Some of my favorite hooks:

  • An intriguing question
  • Something that makes you unique
  • Something that makes the audience laugh.
  • A story—with a relevant twist

Good hooks set up the entire presentation. Do some research and if your keynote speaker has a dynamic intro. 

2. Dynamic Keynote Speakers Authentically Connect 

After a well-done first impression comes the real connection. A dynamic speaker has the social awareness and personal understanding to honestly, authentically, and humbly connect with their audience. 

Who wants to listen to someone brag on and on about what they know? 

Not your team, for sure. 

Authentic speakers use real stories from their life to connect with their audience. They show that they have walked the walk, not just talked the talk. They have experienced the same struggles as many in the room. 
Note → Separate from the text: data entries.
===== src/rtl/sqrt_pkg.sv =====
package sqrt_pkg;
    localparam int SQ_OP_W   = 64;
    localparam int SQ_ROOT_W = SQ_OP_W / 2;
    localparam int SQ_BUS_W  = 32;
    localparam int SQ_ADDR_W = 2;
    localparam int SQ_BUSY_BIT = 15;
    localparam int SQ_CNT_W  = $clog2(SQ_ROOT_W) + 1;

    typedef enum logic [SQ_ADDR_W-1:0] {
        SEL_CTRL = 2'd0,
        SEL_PLO  = 2'd1,
        SEL_PHI  = 2'd2,
        SEL_ROOT = 2'd3
    } reg_sel_e;

    typedef struct packed {
        logic [SQ_OP_W-1:0] rem;    // remaining operand
        logic [SQ_OP_W-1:0] acc;    // partial root (scaled)
        logic [SQ_OP_W-1:0] probe;  // one-hot trial bit, even position
    } sq_state_t;

    function automatic logic [SQ_OP_W-1:0] mask_operand(
        input logic [SQ_OP_W-1:0] value, input logic wide);
        return wide ? value : {{(SQ_OP_W-SQ_BUS_W){1'b0}}, value[SQ_BUS_W-1:0]};
    endfunction
endpackage


===== src/rtl/sqrt_lead.sv =====
module sqrt_lead
    import sqrt_pkg::*;
#(
    parameter int OP_W = SQ_OP_W
) (
    input  logic [OP_W-1:0] value,
    output logic [OP_W-1:0] start_probe
);
    localparam int PAIRS = OP_W / 2;

    logic [PAIRS-1:0] pair_nz;

    generate
        for (genvar g = 0; g < PAIRS; g++) begin : g_pair
            assign pair_nz[g] = value[2*g] | value[2*g+1];
        end
    endgenerate

    always_comb begin
        logic found;
        found = 1'b0;
        start_probe = '0;
        for (int i = PAIRS - 1; i >= 0; i--) begin
            if (!found && pair_nz[i]) begin
                start_probe[2*i] = 1'b1;
                found = 1'b1;
            end
        end
    end
endmodule


===== src/rtl/sqrt_core.sv =====
module sqrt_core
    import sqrt_pkg::*;
(
    input  logic                 clk,
    input  logic                 rst,
    input  logic                 load,
    input  logic [SQ_OP_W-1:0]   operand,
    output logic                 active,
    output logic                 done,
    output logic [SQ_ROOT_W-1:0] root
);
    sq_state_t          st_q;
    sq_state_t          st_n;
    logic [SQ_OP_W-1:0] start_probe;
    logic [SQ_OP_W-1:0] trial;
    logic               take;
    logic               last;
    logic               active_q;
    logic               done_q;
    logic [SQ_ROOT_W-1:0] root_q;
    logic [SQ_CNT_W-1:0]  iter_q;

    sqrt_lead #(.OP_W(SQ_OP_W)) u_lead (
        .value       (operand),
        .start_probe (start_probe)
    );

    always_comb begin
        trial      = st_q.acc + st_q.probe;
        take       = st_q.rem >= trial;
        st_n.rem   = take ? st_q.rem - trial : st_q.rem;
        st_n.acc   = take ? (st_q.acc >> 1) + st_q.probe : st_q.acc >> 1;
        st_n.probe = st_q.probe >> 2;
        last       = st_q.probe[0];
    end

    always_ff @(posedge clk) begin
        if (rst) begin
            st_q     <= '0;
            active_q <= 1'b0;
            done_q   <= 1'b0;
            root_q   <= '0;
            iter_q   <= '0;
        end else if (load) begin
            st_q.rem   <= operand;
            st_q.acc   <= '0;
            st_q.probe <= start_probe;
            iter_q     <= '0;
            if (operand == '0) begin
                active_q <= 1'b0;
                done_q   <= 1'b1;
                root_q   <= '0;
            end else begin
                active_q <= 1'b1;
                done_q   <= 1'b0;
            end
        end else if (active_q) begin
            st_q   <= st_n;
            iter_q <= iter_q + 1'b1;
            if (last) begin
                active_q <= 1'b0;
                done_q   <= 1'b1;
                root_q   <= st_n.acc[SQ_ROOT_W-1:0];
            end else begin
                done_q <= 1'b0;
            end
        end else begin
            done_q <= 1'b0;
        end
    end

    assign active = active_q;
    assign done   = done_q;
    assign root   = root_q;

    // never more iterations than root bits
    p_iter_limit_r5: assert property (@(posedge clk) disable iff (rst)
        active_q |-> (iter_q < SQ_CNT_W'(SQ_ROOT_W)));

    // the trial bit is a single bit while iterating
    p_probe_single_r5: assert property (@(posedge clk) disable iff (rst)
        active_q |-> ($countones(st_q.probe) == 1));

    // stored root only moves when a completion is flagged
    p_root_hold_r3: assert property (@(posedge clk) disable iff (rst)
        !done_q |-> $stable(root_q));
endmodule


===== src/rtl/isqrt_mmio.sv =====
module isqrt_mmio
    import sqrt_pkg::*;
(
    input  logic                 clk,
    input  logic                 rst,
    input  logic                 bus_wr,
    input  logic [SQ_ADDR_W-1:0] bus_addr,
    input  logic [SQ_BUS_W-1:0]  bus_wdata,
    output logic [SQ_BUS_W-1:0]  bus_rdata
);
    logic                 wide_q;
    logic                 busy_q;
    logic                 start_q;
    logic [SQ_OP_W-1:0]   param_q;
    logic                 start_wr;
    logic                 core_active;
    logic                 core_done;
    logic [SQ_ROOT_W-1:0] core_root;
    reg_sel_e             sel;

    assign sel      = reg_sel_e'(bus_addr);
    assign start_wr = bus_wr && (sel != SEL_ROOT);

    always_ff @(posedge clk) begin
        if (rst) begin
            wide_q  <= 1'b0;
            busy_q  <= 1'b0;
            start_q <= 1'b0;
            param_q <= '0;
        end else begin
            start_q <= start_wr;
            if (bus_wr) begin
                unique case (sel)
                    SEL_CTRL: wide_q <= bus_wdata[0];
                    SEL_PLO:  param_q[SQ_BUS_W-1:0] <= bus_wdata;
                    SEL_PHI:  param_q[SQ_OP_W-1:SQ_BUS_W] <= bus_wdata;
                    default:  ;
                endcase
            end
            if (start_wr) begin
                busy_q <= 1'b1;
            end else if (core_done && !start_q) begin
                busy_q <= 1'b0;
            end
        end
    end

    sqrt_core u_core (
        .clk     (clk),
        .rst     (rst),
        .load    (start_q),
        .operand (mask_operand(param_q, wide_q)),
        .active  (core_active),
        .done    (core_done),
        .root    (core_root)
    );

    always_comb begin
        bus_rdata = '0;
        unique case (sel)
            SEL_CTRL: begin
                bus_rdata[0]           = wide_q;
                bus_rdata[SQ_BUSY_BIT] = busy_q;
            end
            SEL_PLO:  bus_rdata = param_q[SQ_BUS_W-1:0];
            SEL_PHI:  bus_rdata = param_q[SQ_OP_W-1:SQ_BUS_W];
            default:  bus_rdata = core_root;
        endcase
    end

    // a start write raises busy on the next cycle
    p_start_busy_r2: assert property (@(posedge clk) disable iff (rst)
        start_wr |=> busy_q);

    // a completion with no pending start drops busy
    p_done_idle_r4: assert property (@(posedge clk) disable iff (rst)
        (core_done && !start_wr && !start_q) |=> !busy_q);

    // while a computation runs the flag stays raised
    p_active_busy_r6: assert property (@(posedge clk) disable iff (rst)
        core_active |-> busy_q);
endmodule


===== config.mk =====
export PLATFORM = sky130hd
export DESIGN_NAME = isqrt_mmio
export DESIGN_NICKNAME = d
export VERILOG_FILES = /design/src/rtl/sqrt_pkg.sv /design/src/rtl/sqrt_lead.sv /design/src/rtl/sqrt_core.sv /design/src/rtl/isqrt_mmio.sv
export SDC_FILE = /design/constraint.sdc
export NUM_CORES = 1
export LEC_CHECK = 0
export BUFFER_PORTS_ARGS = -buffer_cell sky130_fd_sc_hd__buf_4
export CAP_MARGIN = 15
export CORE_ASPECT_RATIO = 0.7
export CORE_MARGIN = 3
export CORE_UTILIZATION = 27
export CTS_CLUSTER_SIZE = 12
export DETAILED_ROUTE_END_ITERATION = 10
export SLEW_MARGIN = 5
export SYNTH_ARGS = -nofsm -noshare
export SYNTH_HDL_FRONTEND = slang
export SYNTH_SLANG_ARGS = --single-unit

===== constraint.sdc =====
create_clock -name clk -period 7.2 [get_ports clk]
set_clock_uncertainty 0.15 [all_clocks]
set_input_delay 0 -clock clk [delete_from_list [all_inputs] [get_ports clk]]
set_output_delay 0 -clock clk [all_outputs]
set_load 0.005 [all_outputs]

# Word-level counts from Yosys, hierarchy flattened
# Index checks and enable logic that the tools add are counted.
# classes
add_sub_neg	3
order_cmp	1
n_eq_ne	4
muxes	85
bitwise_logic	32
n_reduce_logical	77
# op_table
operator	count
two-way mux 192 bit	2
two-way mux 64 bit	3
two-way mux 32 bit	4
two-way mux 1 bit	72
adder 63 x 63 -> 64 bit	1
adder 64 x 63 -> 64 bit	1
greater-or-equal comparator 64 bit	1
logical NOT 64 bit	1
subtractor 64 bit	1
case mux 16 bit (3 select lines)	1
case mux 14 bit (3 select lines)	1
logical AND 1 bit	33
logical NOT 1 bit	32
OR 1 bit	32
AND reduction 2 bit	4
nonzero test 2 bit	4
case mux 1 bit (3 select lines)	2
AND reduction 3 bit	1
equality test 2 x 1 -> 1 bit, second input constant	1
equality test 2 bit, second input constant	1
logical NOT 2 bit	1
inequality test 2 x 1 -> 1 bit, second input constant	1
inequality test 2 bit, second input constant	1
OR reduction 2 bit	1
# word_totals
reg_bits	261
out_inout_bits	32

# Longest topological paths before layout
# logic_depth
word_depth	97
mapped_depth	26
mapped_depth_nobuf	23

# Cells and area by module
# Synthesis repeated with hierarchy kept, for this count alone.
# hier_totals
cells_unflattened	3463
hier_area_um2	25296.8
# by_module_without_submodules
module	instances	cells_each	area_per_inst_um2
sqrt_core	1	2936	21255.4
isqrt_mmio	1	402	3285.7
sqrt_lead	1	125	755.7

# Worst setup path after synthesis
# No wires, ideal clock.
# synth_path
kind	register -> register
start	register u_core.st_q[70] (netlist bit)
end	register u_core.st_q[169] (netlist bit)
setup_ps	132
arrival_ps	5255
required_ps	6918
setup_slack_ps	1663
path_stages_with_launch	24
path_cell_list	dfxtp_1 > ha_1 > and4_1 > a21oi_1 > o41a_1 > nand2_1 > a21oi_1 > o31ai_1 > a31oi_1 > o41a_1 > xor2_1 > ha_1 > clkbuf_1 > a21oi_1 > o21bai_1 > a2111oi_0 > o31ai_1 > nor2_1 > inv_1 > o21ai_1 > nor2_1 > buf_2 > a22oi_1 > a21oi_1
# synth_between
elab_chain_len	5
elab_cells_between_ends	8
# synth_rtl
item	line_no	source
start, declared	sqrt_core.sv:12	sq_state_t st_q;
start signal, assigned	sqrt_core.sv:58	st_q <= st_n;
adder 64 x 63 -> 64 bit (*)	sqrt_core.sv:29	trial = st_q.acc + st_q.probe;
subtractor 64 bit	sqrt_core.sv:31	st_n.rem = take ? st_q.rem - trial : st_q.rem;
two-way mux 64 bit	sqrt_core.sv:31	
two-way mux 192 bit	sqrt_core.sv:57	end else if (active_q) begin
two-way mux 192 bit	sqrt_core.sv:44	end else if (load) begin
# Mark *: on every way between the ends. The rest lies on a longest branch, timed or not. The select of a mux whose other input is x is not followed.
# A chain may end at the register's enable or synchronous reset.

# Worst setup path in the final report
# layout_path
start	register u_core.st_q[70] (netlist bit)
end	register u_core.st_q[135] (netlist bit)
# The elaborated chain is that of the path after synthesis.

==> metrics.md <==
| Metric | Value |
|---|---|
| EDFF count, synth | 0 |
| Die Wd | 329 um |
| Distinct cells, synth | 81 |
| Die Height | 232 um |
| Met1 GRT Util | 0.326 |
| Synthesis-stage register bit count | 261 |
| Initial Utilization | 0.274 |
| PD cells | 479 nW/um^2 |
| Placement row count | 82 |
| Fillers | 7700 |
| Final cycle utilization of the critical path | 0.916 |
| P&R area growth vs syn | 14.5% |
| Max-slew violation count | 0 |
| Drt total wl | 79.6 mm |
| Max transition margin | 0.261 |
| Register area | 5230 um^2 |
| Layout cells sized above 1 | 0.0947 |
| Least-Margin Pin Slew | 1.11 ns |
| CP arrival | 6.90 ns |
| Hold Vio Cnt, Final | 0 |
| Clk_lat worst skew | 0.62 ns |
| Status | completed |
| Hold-fix buffers at CTS | 40 |
| HP Class | in2reg |
| Io pins | 69 |
| Commonest non-fill, non-tap cell in the layout | nand2_1 |
| RD Place Congestion | 0.985 |
| CTS root buf | clkbuf_16 |
| Syn_area_per_cell | 7.59 um^2 |
| WL/cell | 22.1 um |
| Post-layout min period | 6.60 ns |
| Pin count of the biggest net entering global routing | 70 |
| RSZ-0062 raised after global routing | false |
| Vias in the first global route | 18100 |
| Setup TNS | 0 ns |
| Routed via count | 20300 |
| Synth warnings | 0 |
| Setup violators final | 0 |
| Number of buffers added on ports | 68 |
| Clock Path Buffers | 3 |
| Clock sinks | 261 |
| Vias per Instance | 5.65 |
| Max-Cap Viols | 0 |
| Antenna Violating Nets Remaining | 0 |
| Initial antenna violation count | 2 |
| CORE AREA | 71900 um^2 |
| GRT Max-Usage Layer | met1 |
| First-pass GRT wire length | 118 mm |
| Most frequent cells in the layout | nand2_1, a21oi_1, dfxtp_1, nor2_1, o21ai_0 |
| DR DRC count | 0 |
| Cell area after synthesis | 19700 um^2 |
| Post-CTS Setup Inserts | 0 |
| Crit-path max FO | 44 |
| CTS tree | done |
| Clock H-tree levels | 1 |
| Sequential fraction of the synthesis area | 0.265 |
| Max Freq | 152 MHz |
| Crit. End Element | register |
| Met2 GRT Util | 0.256 |
| Critical path type | reg2reg |
| Post-DP HPWL | 59.9 mm |
| Syn_nets | 2769 |
| Post-Synthesis Cells | 2601 |
| Initial DRT Pass Iterations | 8 |
| Worst VDD drop | 0.000857 V |
| Fin nets | 2776 |
| Top FF cell, synth | dfxtp_1 |
| Die area | 76400 um^2 |
| Multi-input combinational cell area | 13700 um^2 |
| CP startpoint kind | register |
| Asr flop ratio synth | 0 |
| Met3 GRT Util | 0.0521 |
| Grt ovf | 0 |
| CTS Buf Count | 30 |
| Worst-path clk slew | 0.06 ns |
| Req. time, crit path | 7.51 ns |
| Core Util, Final | 0.314 |
| DR iter-0 viols | 2506 |
| Total GRT Usage | 0.202 |
| LEAKAGE | 8.61 nW |
| Post-CTS Resized | 0 |
[synthesized netlist by cell type (all sizes together), types with 5 or more instances]
cell | n | area (um^2)
a211oi | 30 | 225
a21boi | 10 | 75.1
a21o | 42 | 315
a21oi | 262 | 1320
a22o | 31 | 272
a22oi | 34 | 255
a311oi | 22 | 193
a31o | 20 | 175
a31oi | 60 | 375
a41o | 5 | 50.1
a41oi | 6 | 60.1
and2 | 17 | 109
and3 | 14 | 87.6
buf | 17 | 85.1
clkbuf | 146 | 549
dfxtp | 261 | 5230
ha | 130 | 1630
inv | 45 | 169
mux2 | 57 | 642
mux2i | 40 | 400
nand2 | 366 | 1370
nand2b | 24 | 150
nand3 | 42 | 210
nand3b | 9 | 67.6
nand4 | 54 | 338
nor2 | 229 | 860
nor2b | 24 | 150
nor3 | 34 | 170
nor3b | 7 | 52.6
nor4 | 10 | 77.6
o211a | 7 | 70.1
o211ai | 25 | 188
o21a | 20 | 150
o21ai | 179 | 896
o21bai | 29 | 218
o22a | 11 | 96.3
o22ai | 11 | 68.8
o31ai | 17 | 141
o32a | 7 | 70.1
or2 | 7 | 46.3
or3 | 10 | 62.6
or4 | 8 | 60.1
xnor2 | 85 | 744
xor2 | 78 | 683
[area by class of cell]
class / count / area share
antenna: 1 / 0.000111
clock buffer: 39 / 0.0369
clock inverter: 14 / 0.0100
inverter: 46 / 0.00764
multi-input combinational: 2131 / 0.608
sequential: 261 / 0.231
tap: 966 / 0.0535
timing repair buffer: 138 / 0.0521
[registers in the layout, summed over array words and instances (netlist names)]
name	count
busy_q	1
param_q	64
start_q	1
u_core.active	1
u_core.done	1
u_core.last	1
u_core.root	32
u_core.st_n	31
u_core.st_q	128
wide_q	1
[where the power goes]
part,internal (mW),leakage (nW),total [mW],switching [mW]
Combinational,2.79,5.97,7.29,4.50
Sequential,1.63,2.12,1.85,0.227
Clock,0.995,0.520,1.69,0.695
Total,5.41,8.61,10.8,5.42
[critical path, stage by stage (launching register included)]
cell      delay (ns)
dfxtp_1         0.47
ha_1            0.34
a31o_2          0.27
a21oi_1         0.37
o41a_1          0.21
nand2_1         0.13
a31oi_1         0.30
o21bai_1        0.18
a21o_1          0.23
a31oi_1         0.26
o21bai_1        0.11
xnor2_1         0.15
ha_1            0.43
nand4_1         0.16
or3_1           0.36
nor3_1          0.24
o21ai_0         0.19
a21oi_1         0.63
o21a_2          0.25
buf_4           0.54
o21ai_0         0.21
o211ai_1        0.14
a21oi_1         0.09
[final timing paths]
check	start	to	slack [ns]	depth (start not counted)
worst min-delay path	bus_wdata[10]	param_q[42]	0.04	4
worst max register to register	u_core.st_q[70]	u_core.st_q[135]	0.60	22
worst max-delay path	u_core.st_q[70]	u_core.st_q[135]	0.60	22
worst min register to register	u_core.root[9]	u_core.root[9]	0.30	2
[logic make-up (layout without fill, tap and decap cells)]
| logic type | after synthesis | in the layout | share of synthesized area |
|---|---|---|---|
| adder cells (fa/ha/maj) | 131 | 131 | 0.0834 |
| other | 0 | 1 | 0 |
| XOR/XNOR | 163 | 163 | 0.0724 |
| multiplexers | 99 | 99 | 0.0551 |
| buffers and inverters | 209 | 237 | 0.0409 |
| flip-flops | 261 | 261 | 0.265 |
| AO/OA/AOI/OAI | 873 | 873 | 0.285 |
| AND/OR/NAND/NOR | 865 | 865 | 0.198 |
[metal layers]
metal  share of wire  up-vias
met5               0        -
met4           0.024        0
met3            0.12       87
met2            0.36     1017
met1            0.50     9664
li1                -     9542
[per-stage QoR]
step	total power [mW]	cells	setup slack (ns)	hold slack [ns]	cell area, um^2
floorplan	6.92	2601	1.66	-0.0140	19700
global placement	9.03	3502	0.845	0.111	21100
detailed placement	8.91	3502	0.698	0.117	21100
CTS	10.7	3595	0.676	0.0198	22600
global route	11.5	3595	0.153	0.0468	22600
finish	10.8	3596	0.603	0.0431	22600
Power figures use the tool's default switching activity.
Honest connectors are open about where they have failed in the past, but have learned powerful lessons and are ready to share with others on the same path. 

They avoid using pretentious words and undefined vocabulary, but speak with approachable intelligence. 

Most importantly, they make their message about the audience, not themselves and this resonates. 

3. Dynamic Keynote Speakers Know the Crowd

Every keynote speaker finds a particularly difficult crowd once in a while. 

But the best of the best know how to adjust for the room. Without going off-presentation, they can scan the crowd, find those who are “leaning in” and those who aren’t. 

Contemplative listeners are one thing, they lean in and are engaged with the message. Bored is another, they zone out. 

But great speakers have a plan to re-engage those who are wandering. 

  • A plot twist mid-speech
  • Another probing question
  • A surprising statistic

Some of the bold even acknowledge, “Okay, if some of you are slipping, make sure you come back for this point. If you take nothing else from today—remember this.” 

And then they deliver a powerful point that brings the crowd back into focus. 

4. Dynamic Keynote Speakers Use Slides Carefully 

A common question I get is whether it’s okay to use slides for presentations. Is it distracting? Is it helpful? Will the audience think I need too much help? 

Here’s my rule of thumb: Use notes/slides if it delivers value to the audience. 

So look at each slide as if you were the audience member. Is this a key point you would want to remember? A helpful quote? An engaging image? 

Or is the content unnecessary to reiterate? Is it overly-detailed? Does the wording speak down to the reader or mainly boost your ego? 

Those slides will be a distraction more than a resource. Remember: the speaker should be commanding attention, not the screens. Too much slideshow and your audience will forget about the person talking on stage. You want a dynamic keynote speaker, not a slideshow. 

The speaker who can put together an engaging, informative, yet subtle set of slides, has the best chance of executing them successfully. 

5. Dynamic Keynote Speakers Own a Clear Message

I’ve left keynote speeches where everything seemed great. The speaker was bright, chatty, and, the audience seemed engaged, until afterwards someone asked, “Hey, so what was the main idea?” and I realized… there wasn’t one. 

Well that was a waste. 

Without a clear and concise message, your speaker has missed the mark. They might have left an impression, but offered nothing of real, lasting value. 

A dynamic keynote speaker cuts to the chase. 

  • They know less is more. 
  • They cover the first things first (front-loading the message). 
  • They present actionable takeaways instead of abstract values. 
  • They leave the audience with a memorable call to action. 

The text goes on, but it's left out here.